O TSE (Tribunal Superior Eleitoral) decidiu nesta quinta-feira (20), por quatro votos a três, suspender a inelegibilidade do ex-prefeito do Rio e candidato ao Senado, Marcelo Crivella (Republicanos). O voto que desempatou o julgamento foi proferido pelo presidente do TSE, Kassio Nunes Marques, que acompanhou um parecer dado em junho pelo relator, ministro André Mendonça.
O caso diz respeito a uma condenação de Crivella na Justiça Eleitoral do Rio por abuso de poder político e econômico no episódio que ficou conhecido como “QG da propina”.
Mendonça havia concedido liminar a Crivella em 30 de junho para suspender os efeitos dessa condenação, que deixaria o ex-prefeito inelegível até 2028. Nesta quinta, os ministros se debruçaram sobre a manutenção desse efeito suspensivo, sem entrar no mérito do recurso de Crivella contra a condenação.
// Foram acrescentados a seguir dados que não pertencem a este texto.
Source: an optimization exercise on an open RTL-to-GDS flow (aim: small area and a short achievable clock period). Production flows keep margins and buffers that such runs may drop.
The RTL of this run was laid out without a check of its function.

$ cat flow/design.v
module zc_exponent #(
    parameter W = 32
) (
    input  wire [W-1:0]       bits,
    output wire signed [31:0] exp_out
);
    localparam M    = (W == 32) ? 23 : 52;
    localparam EW   = W - 1 - M;
    localparam BIAS = (1 << (EW - 1)) - 1;
    wire [W-2:0]  mag    = bits[W-2:0];
    wire [W-2:0]  infpat = {{EW{1'b1}}, {M{1'b0}}};
    wire [EW-1:0] raw    = mag[W-2:M];
    wire sentinel = (mag == 0) || (mag >= infpat);
    assign exp_out = sentinel ? 32'sd0 : ($signed({{(32-EW){1'b0}}, raw}) - BIAS);
endmodule
module zc_l2t (
    input  wire [7:0] idx,
    output reg  [2:0] val
);
    always @* begin
        casez (idx)
            8'b1???????: val = 3'd7;
            8'b01??????: val = 3'd6;
            8'b001?????: val = 3'd5;
            8'b0001????: val = 3'd4;
            8'b00001???: val = 3'd3;
            8'b000001??: val = 3'd2;
            8'b0000001?: val = 3'd1;
            default:     val = 3'd0;
        endcase
    end
endmodule
module zc_log2_32 (
    input  wire [31:0]        x,
    output wire signed [31:0] y
);
    reg  [7:0]  byte_sel;
    reg  [31:0] offset;
    wire [2:0]  tval;
    always @* begin
        if (x[31:16] != 0) begin
            if (x[31:24] != 0) begin
                byte_sel = x[31:24];
                offset   = 32'd24;
            end else begin
                byte_sel = x[23:16];
                offset   = 32'd16;
            end
        end else begin
            if (x[15:8] != 0) begin
                byte_sel = x[15:8];
                offset   = 32'd8;
            end else begin
                byte_sel = x[7:0];
                offset   = 32'd0;
            end
        end
    end
    zc_l2t u_l2t (.idx(byte_sel), .val(tval));
    assign y = $signed(offset + {29'd0, tval});
endmodule
module zc_log2_64 (
    input  wire [63:0]        x,
    output wire signed [31:0] y
);
    wire        hi_nz = (x[63:32] != 0);
    wire [31:0] half  = hi_nz ? x[63:32] : x[31:0];
    wire signed [31:0] y32;
    zc_log2_32 u_l32 (.x(half), .y(y32));
    assign y = hi_nz ? (y32 + 32'sd32) : y32;
endmodule
module zc_xormsb #(
    parameter W = 32
) (
    input  wire [W-1:0]       p,
    input  wire [W-1:0]       q,
    output reg  signed [31:0] y
);
    localparam M  = (W == 32) ? 23 : 52;
    localparam EW = W - 1 - M;
    wire [W-2:0] pm     = p[W-2:0];
    wire [W-2:0] qm     = q[W-2:0];
    wire [W-2:0] infpat = {{EW{1'b1}}, {M{1'b0}}};
    wire same_mag = (pm <= infpat) && (qm <= infpat) && (pm == qm);
    wire signed [31:0] pe, qe;
    zc_exponent #(.W(W)) u_pe (.bits(p), .exp_out(pe));
    zc_exponent #(.W(W)) u_qe (.bits(q), .exp_out(qe));
    wire [W-1:0] sigx = {{(W-M){1'b0}}, p[M-1:0] ^ q[M-1:0]};
    wire signed [31:0] lg;
    generate
        if (W == 32) begin : g_l32
            zc_log2_32 u_lg (.x(sigx), .y(lg));
        end else begin : g_l64
            zc_log2_64 u_lg (.x(sigx), .y(lg));
        end
    endgenerate
    always @* begin
        if (same_mag)
            y = 32'sh80000000;
        else if (pe != qe)
            y = (pe > qe) ? pe : qe;
        else if (sigx != 0)
            y = pe + lg - M;
        else
            y = pe;
    end
endmodule
module zc_fcmp #(
    parameter W = 32
) (
    input  wire [W-1:0] a,
    input  wire [W-1:0] b,
    output reg          lt,
    output wire         a_neg,
    output wire         b_neg
);
    localparam M  = (W == 32) ? 23 : 52;
    localparam EW = W - 1 - M;
    wire [W-2:0] am     = a[W-2:0];
    wire [W-2:0] bm     = b[W-2:0];
    wire [W-2:0] infpat = {{EW{1'b1}}, {M{1'b0}}};
    wire         a_nan  = am > infpat;
    wire         b_nan  = bm > infpat;
    wire         as     = a[W-1];
    wire         bs     = b[W-1];
    always @* begin
        if (a_nan || b_nan)
            lt = 1'b0;
        else if (am == 0 && bm == 0)
            lt = 1'b0;
        else if (as != bs)
            lt = as;
        else if (!as)
            lt = am < bm;
        else
            lt = am > bm;
    end
    assign a_neg = !a_nan && as && (am != 0);
    assign b_neg = !b_nan && bs && (bm != 0);
endmodule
Ao conceder a liminar em junho, o relator apontou o voto vencido no TRE-RJ da desembargadora Kátia Valverde Junqueira. Ela não discordou dos fatos apurados pela maioria do tribunal regional, mas concluiu que eles estariam ligados à eleição de 2016, não à de 2020, ano pelo qual Crivella foi condenado.
Mendonça também considerou que a proximidade do calendário eleitoral de 2026 tornava urgente a decisão: sem a liminar, Crivella podia ficar de fora da disputa antes mesmo de o TSE julgar o mérito do recurso.
Além de Mendonça e de Nunes Marques, votaram favoravelmente ao ex-prefeito os ministros Dias Toffoli e Antonio Carlos Ferreira.